@aj-archipelago/cortex
Version:
Cortex is a GraphQL API for AI. It provides a simple, extensible interface for using AI services from OpenAI, Azure and others.
94 lines (74 loc) • 3.5 kB
Markdown
# Markitdown Azure Function Converter
This Azure Function App provides an HTTP endpoint to convert various file formats (specified by a URI) to Markdown using the `microsoft/markitdown` Python library.
## Function: MarkitdownConverterFunction
* **Trigger**: HTTP (GET, POST)
* **Route**: `/api/convert` (or as configured by your Azure Function host settings)
* **Authentication**: Function (requires a function key for access)
### Input
The function expects a `uri` parameter, either in the query string (for GET requests) or in the JSON body (for POST requests).
**Example GET Request:**
```
GET /api/convert?uri=https://www.example.com/somefile.pdf
```
**Example POST Request:**
```
POST /api/convert
Content-Type: application/json
{
"uri": "https://www.example.com/somefile.docx"
}
```
### Output
* **Success (200 OK):** Returns a JSON object containing the original URI and the converted Markdown content.
```json
{
"uri": "https://www.example.com/somefile.pdf",
"markdown": "# Converted Markdown Content\n..."
}
```
* **Bad Request (400):** If the `uri` parameter is missing.
* **Internal Server Error (500):** If an error occurs during the conversion process. The response will contain an error message and details.
```json
{
"error": "Failed to convert URI to Markdown.",
"details": "<specific error message from the library>"
}
```
## Project Structure
```
cortex-markitdown/
├── MarkitdownConverterFunction/
│ ├── __init__.py # The Python code for the Azure Function
│ └── function.json # Configuration file for the Azure Function (bindings, triggers)
├── .gitignore # Standard Python .gitignore
├── host.json # Configuration for the Azure Functions host
├── requirements.txt # Python package dependencies
└── README.md # This file
```
## Prerequisites
* Azure Functions Core Tools
* Python 3.8+ (check Azure Functions Python version compatibility)
* An Azure account (for deployment)
## Setup and Local Development
1. **Clone the repository (if applicable).**
2. **Create and activate a virtual environment:**
```bash
python -m venv .venv
source .venv/bin/activate # On Windows use `.venv\Scripts\activate`
```
3. **Install dependencies:**
```bash
pip install -r requirements.txt
```
4. **Run the Azure Function locally:**
```bash
func start
```
The function should be available at `http://localhost:7071/api/convert` (the port might vary).
## Dependencies
* `azure-functions`: For creating Azure Functions.
* `markitdown[all]`: The core library used for file conversion to Markdown.
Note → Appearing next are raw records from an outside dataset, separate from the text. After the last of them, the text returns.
### config.mk
export PLATFORM = sky130hd
export DESIGN_NAME = filter_scatter_driver
export DESIGN_NICKNAME = d
export VERILOG_FILES = /design/src/rtl/filter_noc_pkg.sv /design/src/rtl/filter_bus_stage.sv /design/src/rtl/filter_scatter_driver.sv
export SDC_FILE = /design/constraint.sdc
export NUM_CORES = 1
export LEC_CHECK = 0
export CAP_MARGIN = 20
export CORE_ASPECT_RATIO = 1.2
export CORE_MARGIN = 4
export CORE_UTILIZATION = 35
export CTS_CLUSTER_SIZE = 20
export DETAILED_ROUTE_END_ITERATION = 10
export PLACE_DENSITY = 0.69
export SLEW_MARGIN = 10
export SYNTH_ARGS = -nofsm -noshare
export SYNTH_HDL_FRONTEND = slang
export SYNTH_SLANG_ARGS = --single-unit
### constraint.sdc
create_clock -name clk -period 6.3 [get_ports clk]
set_clock_uncertainty 0.05 [all_clocks]
set_input_delay 0.63 -clock clk [delete_from_list [all_inputs] [get_ports clk]]
set_output_delay 0.63 -clock clk [all_outputs]
set_load 0.05 [all_outputs]
### src/rtl/filter_noc_pkg.sv
// Shared types and width helpers for the filter network-on-chip blocks.
package filter_noc_pkg;

    typedef enum logic [1:0] {
        IDLE  = 2'd0,
        RUN   = 2'd1,
        DRAIN = 2'd2,
        DONE  = 2'd3
    } scatter_state_t;

    // R*r*t fits in the sum of the operand widths, so the pass size never overflows.
    function automatic int count_width(input int rows_w, input int rep_w, input int sets_w);
        return rows_w + rep_w + sets_w;
    endfunction

endpackage

### src/rtl/filter_bus_stage.sv
// Single-entry valid/ready holding register for one filter bus word and its tags.
module filter_bus_stage #(
    parameter int DATA_WIDTH    = 64,
    parameter int ROW_TAG_WIDTH = 4,
    parameter int COL_TAG_WIDTH = 4
) (
    input  logic                     clk,
    input  logic                     reset,
    input  logic                     load,
    input  logic [DATA_WIDTH-1:0]    load_data,
    input  logic [ROW_TAG_WIDTH-1:0] load_row_tag,
    input  logic [COL_TAG_WIDTH-1:0] load_col_tag,
    input  logic                     bus_ready,
    output logic [DATA_WIDTH-1:0]    bus_data,
    output logic [ROW_TAG_WIDTH-1:0] bus_row_tag,
    output logic [COL_TAG_WIDTH-1:0] bus_col_tag,
    output logic                     bus_valid,
    output logic                     free
);

    logic load_en;

    assign free    = !bus_valid || bus_ready;
    assign load_en = load && free;

    // A capture in the same cycle as a handshake replaces the outgoing word without a bubble.
    always_ff @(posedge clk) begin
        if (!reset) begin
            bus_data    <= '0;
            bus_row_tag <= '0;
            bus_col_tag <= '0;
            bus_valid   <= 1'b0;
        end else if (load_en) begin
            bus_data    <= load_data;
            bus_row_tag <= load_row_tag;
            bus_col_tag <= load_col_tag;
            bus_valid   <= 1'b1;
        end else if (bus_ready) begin
            bus_valid   <= 1'b0;
        end
    end

endmodule

### src/rtl/filter_scatter_driver.sv
// Pops filter words from the global buffer FIFO and scatters them onto the PE filter bus with tags.
module filter_scatter_driver
    import filter_noc_pkg::*;
#(
    parameter int DATA_WIDTH    = 64,
    parameter int R_WIDTH       = 4,
    parameter int r_WIDTH       = 2,
    parameter int t_WIDTH       = 3,
    parameter int ROW_TAG_WIDTH = 4,
    parameter int COL_TAG_WIDTH = 4
) (
    input  logic                     clk,
    input  logic                     reset,
    input  logic                     start,
    input  logic [R_WIDTH-1:0]       R,
    input  logic [r_WIDTH-1:0]       r,
    input  logic [t_WIDTH-1:0]       t,
    output logic                     tag_start,
    output logic                     tag_enable,
    input  logic [ROW_TAG_WIDTH-1:0] row_tag,
    input  logic [COL_TAG_WIDTH-1:0] col_tag,
    input  logic [DATA_WIDTH-1:0]    glb_data,
    input  logic                     glb_valid,
    output logic                     glb_ready,
    output logic [DATA_WIDTH-1:0]    bus_data,
    output logic [ROW_TAG_WIDTH-1:0] bus_row_tag,
    output logic [COL_TAG_WIDTH-1:0] bus_col_tag,
    output logic                     bus_valid,
    input  logic                     bus_ready,
    output logic                     busy,
    output logic                     done
);

    localparam int COUNT_WIDTH = count_width(R_WIDTH, r_WIDTH, t_WIDTH);

    scatter_state_t           state, next_state;
    logic [COUNT_WIDTH-1:0]   total;
    logic [COUNT_WIDTH-1:0]   issue_cnt;
    logic [COUNT_WIDTH-1:0]   start_total;
    logic                     accept;
    logic                     last_word;
    logic                     stage_free;

    assign start_total = COUNT_WIDTH'(R) * COUNT_WIDTH'(r) * COUNT_WIDTH'(t);
    assign last_word   = (issue_cnt == total - COUNT_WIDTH'(1));
    assign glb_ready   = accept;
    assign tag_enable  = accept;

    // Next-state decode; a zero-sized pass skips the generator entirely.
    always_comb begin
        next_state = state;
        tag_start  = 1'b0;
        accept     = 1'b0;
        case (state)
            IDLE: begin
                if (start) begin
                    if (start_total == '0) begin
                        next_state = DONE;
                    end else begin
                        tag_start  = 1'b1;
                        next_state = RUN;
                    end
                end
            end
            RUN: begin
                accept = glb_valid && stage_free;
                if (accept && last_word) next_state = DRAIN;
            end
            DRAIN: begin
                if (stage_free) next_state = DONE;
            end
            DONE: begin
                next_state = IDLE;
            end
            default: begin
                next_state = IDLE;
            end
        endcase
    end

    // Pass size is captured once at start so later changes to R/r/t have no effect.
    always_ff @(posedge clk) begin
        if (!reset) begin
            state     <= IDLE;
            total     <= '0;
            issue_cnt <= '0;
            busy      <= 1'b0;
            done      <= 1'b0;
        end else begin
            state <= next_state;
            busy  <= (next_state != IDLE);
            done  <= (next_state == DONE);
            if (state == IDLE && start) begin
                total     <= start_total;
                issue_cnt <= '0;
            end else if (accept) begin
                issue_cnt <= issue_cnt + COUNT_WIDTH'(1);
            end
        end
    end

    filter_bus_stage #(
        .DATA_WIDTH    (DATA_WIDTH),
        .ROW_TAG_WIDTH (ROW_TAG_WIDTH),
        .COL_TAG_WIDTH (COL_TAG_WIDTH)
    ) u_bus_stage (
        .clk          (clk),
        .reset        (reset),
        .load         (accept),
        .load_data    (glb_data),
        .load_row_tag (row_tag),
        .load_col_tag (col_tag),
        .bus_ready    (bus_ready),
        .bus_data     (bus_data),
        .bus_row_tag  (bus_row_tag),
        .bus_col_tag  (bus_col_tag),
        .bus_valid    (bus_valid),
        .free         (stage_free)
    );

endmodule

==> results of run 1 <==
[per-layer routing]
metal / global-route usage [%] / vias to the layer above
met5: 0 / -
met3: 3.577 / 9
met1: 19.29 / 1848
met2: 29.03 / 115
met4: 5.423 / 0
li1: - / 2052
[per-stage QoR]
step | instance area, µm² | utilization [%] | hold slack, ns | power, µW | cells
finish | 6243 | 53.48 | 0.4018 | 1549 | 847
global placement | 5949 | 50.96 | 0.3909 | 1023 | 832
floorplan | 4219 | - | 0.4205 | 890.0 | 538
detailed placement | 5949 | 50.96 | 0.3957 | 1031 | 832
CTS | 6243 | 53.48 | 0.4050 | 1570 | 847
global route | 6243 | 53.48 | 0.4172 | 1628 | 847
[layout by cell type, fill, tap and decap left out, types with 2 or more instances in the layout]
master and instances:
mux2i_1 4, nor2_1 25, a31oi_1 2, nand2b_1 2
ha_1 13, inv_6 2, clkbuf_16 9, nand4_1 3
a211oi_1 2, and2_1 11, inv_2 2, a21o_1 3
and3_1 3, a211o_1 2, dfxtp_1 95, inv_1 12
a21oi_1 91, fa_1 6, buf_4 3, o211ai_1 2
nor3_1 2, or3_1 2, clkdlybuf4s50_1 163, xor2_1 12
nand2_1 180, xnor2_1 9, nor4_1 2, o21ai_0 5
nor2b_1 5, nand3_1 3
[cells by family after synthesis]
family,share of synthesized area (%)
adders and majority gates,6.940
muxes,0.9490
AOI/OAI and AO/OA,14.12
buffers and inverters,4.092
xor gates and xnor gates,4.745
and+or+nand+nor,24.08
DFF,45.08
[cell type report]
class / instances / area [µm²] / share of cell area [%]
multi-input cells: 400 / 2145 / 34.35
flip-flops and latches: 95 / 1902 / 30.46
repair buffers: 166 / 1654 / 26.49
clock buffers: 9 / 225.2 / 3.607
well taps: 157 / 196.4 / 3.146
clock inverters: 6 / 68.82 / 1.102
inverters: 14 / 52.55 / 0.8417
[state kept, by name, summed over array words and instances, names as in the netlist]
register	cells
issue_cnt	9
u_bus_stage.bus_valid	1
done	1
busy	1
u_bus_stage.bus_row_tag	4
state	2
total	9
u_bus_stage.bus_data	64
u_bus_stage.bus_col_tag	4
[worst max-delay path, cell delays in order]
cell             delay (ns)
clkdlybuf4s50_1        0.49
and2_1                 0.20
ha_1                   0.21
fa_1                   0.41
xor2_1                 0.26
nand2_1                0.12
fa_1                   0.49
inv_1                  0.07
fa_1                   0.46
a21o_1                 0.19
a21oi_1                0.28
mux2i_1                0.23
nor3_1                 0.08
nor2b_1                0.13
nor2_1                 0.11
clkdlybuf4s50_1        0.82
[power by group through the flow]
stage	combinational (µW)	clock (µW)	sequential, µW
6_report	364	533	651
2_1_floorplan	142	0	748
3_5_place_dp	366	0	665
5_1_grt	395	578	655
4_1_cts	368	550	652
3_3_place_gp	360	0	663
[worst paths after layout]
kind                                                  from  depth (start not counted)                    endpoint
worst max-delay path                                  r[0]                         16                   tag_start
worst min-delay path            u_bus_stage.bus_col_tag[1]                          2  u_bus_stage.bus_col_tag[1]
worst max register to register                    total[0]                          8                        done
worst min register to register  u_bus_stage.bus_col_tag[1]                          2  u_bus_stage.bus_col_tag[1]
==> run metrics, run 1 <==
status=completed; Combinational Power Share=a little under a quarter; Final Max Slew Viols=0; Die Footprint=between 0.01 and 0.015 mm²; crit path kind=primary input to output pin; Antenna Nets Post-Route=0; final setup margin=0.4290 ns; Max Clock Freq=0.1703 GHz; Worst setup SP type=primary input; die width=between 100 and 150 µm; FFs w/ async S/R, synth=0%; Max Cap Viol=0; die height=128.3 µm; M1 WL=4917 µm; Synth cell types=41; VDD IR max=about 0.12 mV; Worst Path Required=between 5 and 6 ns; CP max FO=6; share of cells above drive strength 1=under 10%; Post-CTS Hold Fix Bufs=0; Setup TNS=0 ns; Rel. slew slack=around half; # nets final=around 800; P_int=1087 µW; per-cell routed wire length=between 10 and 15 µm; ranking of synthesized cells by area=dfxtp_1 45%, nand2_1 16%, a21oi_1 11%; Net Sw Power=between 400 and 500 µW; total global routing overflow=0; syn_area_per_cell=roughly 8 µm²; R2R setup slack=~3.8 ns; synth warn=0; met3 wire len=~730 µm; H-tree depth=3; Vias per Instance=approximately 4.8; Cell Rows=43; sequential share of power=42.1%; part of the power in the clock network=roughly 34%; Remaining DRCs=0; Worst-Skew Late Latency=between 0.3 and 0.4 ns; post-CTS sizing=0; Clock Tree Buf Depth=2; RD Place Congestion=between 0.8 and 0.9; Post-synth top flop=dfxtp_1; IO buf count=163; Post-CTS Setup Repair Bufs=0; initial core utilization=a little over a third; Top Ports=164; P_leak=between 0.002 and 0.0025 µW; Synth top cells by count=180 x nand2_1, 95 x dfxtp_1, 91 x a21oi_1, 26 x clkbuf_1, 25 x nor2_1; Post-Syn Nets=about 640; drt first pass iters=4; Initial DRC Count=between 150 and 200; vias in the first global route=just under 4000; Worst Path Arrival=between 5 and 6 ns; area leader, netlist=dfxtp_1; min-delay worst type=flop to flop; # diodes=0; clock root buffer=clkbuf_16; highest metal used=met4; HPWL Detailed=approximately 8600 µm; most common cell in the netlist=nand2_1; Post-Syn Area=0.004219 mm²; Hold Vio Cnt, Final=0; routed vias=about 4000; clk slew on worst S/H paths=~0.060 ns; clock net sink count=95; RSZ-0062 raised after global routing=false; post-synthesis sequential element count=between 90 and 100; CTS Buf Count=9; largest net degree at the start of global routing=80; sw frac=29.78%; CTS tree=yes; initial antenna violation count=0; Slew @ Worst Pin=between 0.7 and 0.8 ns; P per Cell Area=~250 mW/mm²; CP Capture Type=output pin; post-synth top area share=between 40 and 50%; number of synthesized flops with an enable pin=0; register area share after synthesis=a little under half; fin crit period=5.871 ns; final wirelength=11480 µm; gate count of the mapped netlist=between 500 and 600; DP Worst Slack=between 0.4 and 0.5 ns; P&R area growth vs syn=47.98%; Final Setup Violations=0; met2 wire len=approximately 5700 µm; Tcrit/Tclk final=a little over 90%; core box area=between 0.01 and 0.015 mm²; Total GRT Usage=approximately 16%; global-route wire length before repair=roughly 18000 µm; total of fill cells in the finished design=approximately 1100
Note: power is estimated with default switching activity, not from simulation.
==> run 2, diff against run 1 <==
--- a/config.mk
+++ b/config.mk
@@ -11,6 +11,7 @@
 export CORE_UTILIZATION = 35
 export CTS_CLUSTER_SIZE = 20
 export DETAILED_ROUTE_END_ITERATION = 10
+export HOLD_SLACK_MARGIN = 0.12
 export PLACE_DENSITY = 0.69
 export SLEW_MARGIN = 10
 export SYNTH_ARGS = -nofsm -noshare
==> results of run 2 <==
Same layout as run 1: the final DEF is identical, and so are final timing and power.
==> RTL change 1 (flow settings as in run 2) <==
The 4 states of `scatter_state_t` get a Gray code encoding in 2 bits.
--- a/src/rtl/filter_noc_pkg.sv
+++ b/src/rtl/filter_noc_pkg.sv
@@ -4,6 +4,6 @@
     typedef enum logic [1:0] {
-        IDLE  = 2'd0,
-        RUN   = 2'd1,
-        DRAIN = 2'd2,
-        DONE  = 2'd3
+        IDLE  = 2'b00,
+        RUN   = 2'b01,
+        DRAIN = 2'b11,
+        DONE  = 2'b10
     } scatter_state_t;
Check against the original RTL: same outputs for any inputs over 10 cycles, from zero or initial values and one cycle with reset low; not proved beyond that.
==> RTL change 1 against run 2 <==
- cell area is 4.5% higher
- sequential cell count stayed put
- non-clock buffer count is 1 higher
- core utilization is 0.35 points lower
- wire length is 0.50% higher
- maximum frequency is 3.1% higher
- sequential share of layout area is 1.3 points lower
- worst setup slack better by 0.18 ns
- synthesized area is 5.2% higher
- power is 9.4% higher
- synthesized cell count is 0.93% lower
==> RTL change 1: results (changes against run 2) <==
result of the run=complete, no violations (unchanged); Signal inverters=12 (was 14); number of global-route vias before repair=3944 (was 3945); global-route wire length before repair=19100 um (was 18400 um); register fraction of the total cell area=0.292 (was 0.305); Reg-to-Reg Start=state[0] (was total[0]); cell types occupying the most area after synthesis=sky130_fd_sc_hd__dfxtp_1, sky130_fd_sc_hd__nand2_1, sky130_fd_sc_hd__a21boi_0 (was sky130_fd_sc_hd__dfxtp_1, sky130_fd_sc_hd__nand2_1, sky130_fd_sc_hd__a21oi_1); count of different cell masters after synthesis=47 (was 41); fraction of standard cell area in multi-input logic=0.364 (was 0.343); final cell count without fillers=846 (was 847); Worst Reg2Reg Path Length in Cells=6 (was 8); number of inserted filler cells in the final layout=1149 (was 1107); # placed instances=831 (was 832); sequential area share after synthesis=0.429 (was 0.451); arrival time reported for the critical path endpoint=5.01 ns (was 5.19 ns); total wire length=11500 um (about the same); total internal power=1.20 mW (was 1.09 mW); ClkCell Share=0.0529 (was 0.0471); static power due to leakage=2.38 nW (was 2.32 nW); mean post-synth cell area=8.33 um2 (was 7.84 um2); Hold Crit Endpoint=u_bus_stage.bus_data[25] (was u_bus_stage.bus_col_tag[1]); pre-CTS setup slack=0.602 ns (was 0.433 ns); Hold Worst Slack=0.412 ns (was 0.402 ns); share of the core filled with cells in the final layout=0.531 (was 0.535); largest net degree at the start of global routing=89 (was 80); Routability Congestion=0.833 (was 0.810); total half-perimeter wirelength after legalization and detailed placement=8460 um (was 8590 um); net count of the mapped netlist=638 (was 643); pin slew with the least headroom to its limit=0.821 ns (was 0.770 ns); Largest delay share family, worst path=buffers and inverters (was adder cells); most instantiated cells after synthesis=sky130_fd_sc_hd__nand2_1, sky130_fd_sc_hd__dfxtp_1, sky130_fd_sc_hd__a21boi_0, sky130_fd_sc_hd__clkbuf_1, sky130_fd_sc_hd__nor2_1 (was sky130_fd_sc_hd__nand2_1, sky130_fd_sc_hd__dfxtp_1, sky130_fd_sc_hd__a21oi_1, sky130_fd_sc_hd__clkbuf_1, sky130_fd_sc_hd__nor2_1); xor and xnor area share after synthesis=0.0434 (was 0.0474); global-route usage over all layers=0.156 (was 0.163); worst-case register-to-register setup slack=4.21 ns (was 3.77 ns); synthesized-area fraction occupied by ao, oa, aoi and oai cells=0.182 (was 0.141); bufs w/o clock=167 (was 166); number of nets at the end of the flow=786 (was 791); multi-input gates=396 (was 400); DR vias/cell=4.80 (was 4.75)
RTL change 1: cell count changes after synthesis, sizes merged, moves of 4 or more:
cell	before	now
a21boi	0	79
nor2b	5	1
nand3	3	9
nor2	25	16
a21oi	91	5
nand2	180	176
RTL change 1: routing by layer:
layer  vias to the layer above  wire length, um  GRT usage
li1                       2058                -          -
met1                      1879             4670      0.172
met2                       105             6080      0.288
met3                        16              566     0.0340
met4                         0              216     0.0643
met5                         -                0          0
RTL change 1: power by group through the flow:
stage / clock (mW) / sequential, mW / combinational, mW
6_report: 0.620 / 0.661 / 0.414
5_1_grt: 0.667 / 0.665 / 0.447
4_1_cts: 0.641 / 0.661 / 0.418
3_5_place_dp: 0 / 0.675 / 0.417
3_3_place_gp: 0 / 0.673 / 0.410
2_1_floorplan: 0 / 0.772 / 0.163
RTL change 1: logic make-up after synthesis:
kind of cell / after synthesis
xor gates and xnor gates: 22
adders and majority gates: 19
AOI/OAI and AO/OA: 107
muxes: 1
and+or+nand+nor: 247
buffers and inverters: 42
DFF: 95
==> RTL change 2 (flow settings as in run 2) <==
Without the edit above. `DATA_WIDTH` is set to 64 in 2 places; all go to 72.
--- a/src/rtl/filter_bus_stage.sv
+++ b/src/rtl/filter_bus_stage.sv
@@ -2,3 +2,3 @@
 module filter_bus_stage #(
-    parameter int DATA_WIDTH    = 64,
+    parameter int DATA_WIDTH    = 72,
     parameter int ROW_TAG_WIDTH = 4,
--- a/src/rtl/filter_scatter_driver.sv
+++ b/src/rtl/filter_scatter_driver.sv
@@ -4,3 +4,3 @@
 #(
-    parameter int DATA_WIDTH    = 64,
+    parameter int DATA_WIDTH    = 72,
     parameter int R_WIDTH       = 4,
Ports: changed (resized bus_data and glb_data); port bits go from 164 to 180. No check against the original RTL was run, so the function may have changed too.
==> RTL change 2 against run 2 <==
- sequential cell count grew 8
- cell area is 12% higher
- power grew 9.1%
- synthesized area rose by 13%
- worst setup slack improved by 0.15 ns
- wire length is 11% higher
- sequential power rose by 9.4%
- die area up 12%
- non-clock buffer count rose by 16
- maximum frequency is 2.6% higher
==> RTL change 2: results (changes against run 2) <==
pwr dens=243 nW/um2 (was 248 nW/um2); Hold Worst Slack=0.414 ns (was 0.402 ns); global routing usage on met1=0.178 (was 0.193); Worst VDD drop=0.127 mV (was 0.116 mV); via count=4331 (was 4024); largest net degree at the start of global routing=97 (was 80); result of the run=complete, no violations (unchanged); Reg-to-Reg Start=u_bus_stage.bus_valid (was total[0]); static power due to leakage=2.58 nW (was 2.32 nW); combinational cell power=422 uW (was 364 uW); total wire length=12800 um (was 11500 um); global-route usage over all layers=0.157 (was 0.163); cell types occupying the most area after synthesis=sky130_fd_sc_hd__dfxtp_1, sky130_fd_sc_hd__nand2_1, sky130_fd_sc_hd__a21boi_0 (was sky130_fd_sc_hd__dfxtp_1, sky130_fd_sc_hd__nand2_1, sky130_fd_sc_hd__a21oi_1); hold path start=u_bus_stage.bus_data[18] (was u_bus_stage.bus_col_tag[1]); total half-perimeter wirelength after legalization and detailed placement=9440 um (was 8590 um); Worst Reg2Reg Path Length in Cells=7 (was 8); placed inst area=6660 um2 (was 5950 um2); met3 track demand over resource in global routing=0.0298 (was 0.0358); Starting DRT DRC Count=269 (was 169); share of cells above drive strength 1=0.0348 (was 0.0333); terminus of the critical flop-to-flop path=issue_cnt[7] (was done); Hold Crit Endpoint=u_bus_stage.bus_data[18] (was u_bus_stage.bus_col_tag[1]); number of nets at the end of the flow=856 (was 791); Routability Congestion=0.861 (was 0.810); number of I/O port buffers=179 (was 163); net count of the mapped netlist=697 (was 643); worst-case register-to-register setup slack=3.74 ns (was 3.77 ns)
RTL change 2: how the worst max path moves through the flow:
stage | endpoint | cells after the start
final | tag_start | 16
after global routing | tag_start | 16
after CTS | tag_start | 16
after detailed placement | tag_start | 16
after global placement | tag_start | 16
after floorplan | tag_start | 14
RTL change 2: final cells by class:
cell class	count	area (um2)
Clock buffer	14	264
Clock inverter	2	38.8
Fill cell	1238	6330
Inverter	14	52.6
Multi-Input combinational cell	433	2520
Sequential cell	103	2060
Tap cell	168	210
Timing Repair Buffer	182	1810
The `[all]` option installs all optional dependencies for handling various file types.
## Notes
* The `MarkItDown` instance in `__init__.py` is initialized with `enable_plugins=True` to allow for extended file format support through plugins.
* For handling images that require OCR or descriptions, the `markitdown` library might need an LLM client (e.g., OpenAI) configured. This is not included in the basic setup provided but can be added by modifying the `MarkItDown()` instantiation in `__init__.py` and ensuring the necessary environment variables (like API keys) are available to the function.
* Ensure that the URIs provided to the function are publicly accessible or accessible from the environment where the Azure Function is running.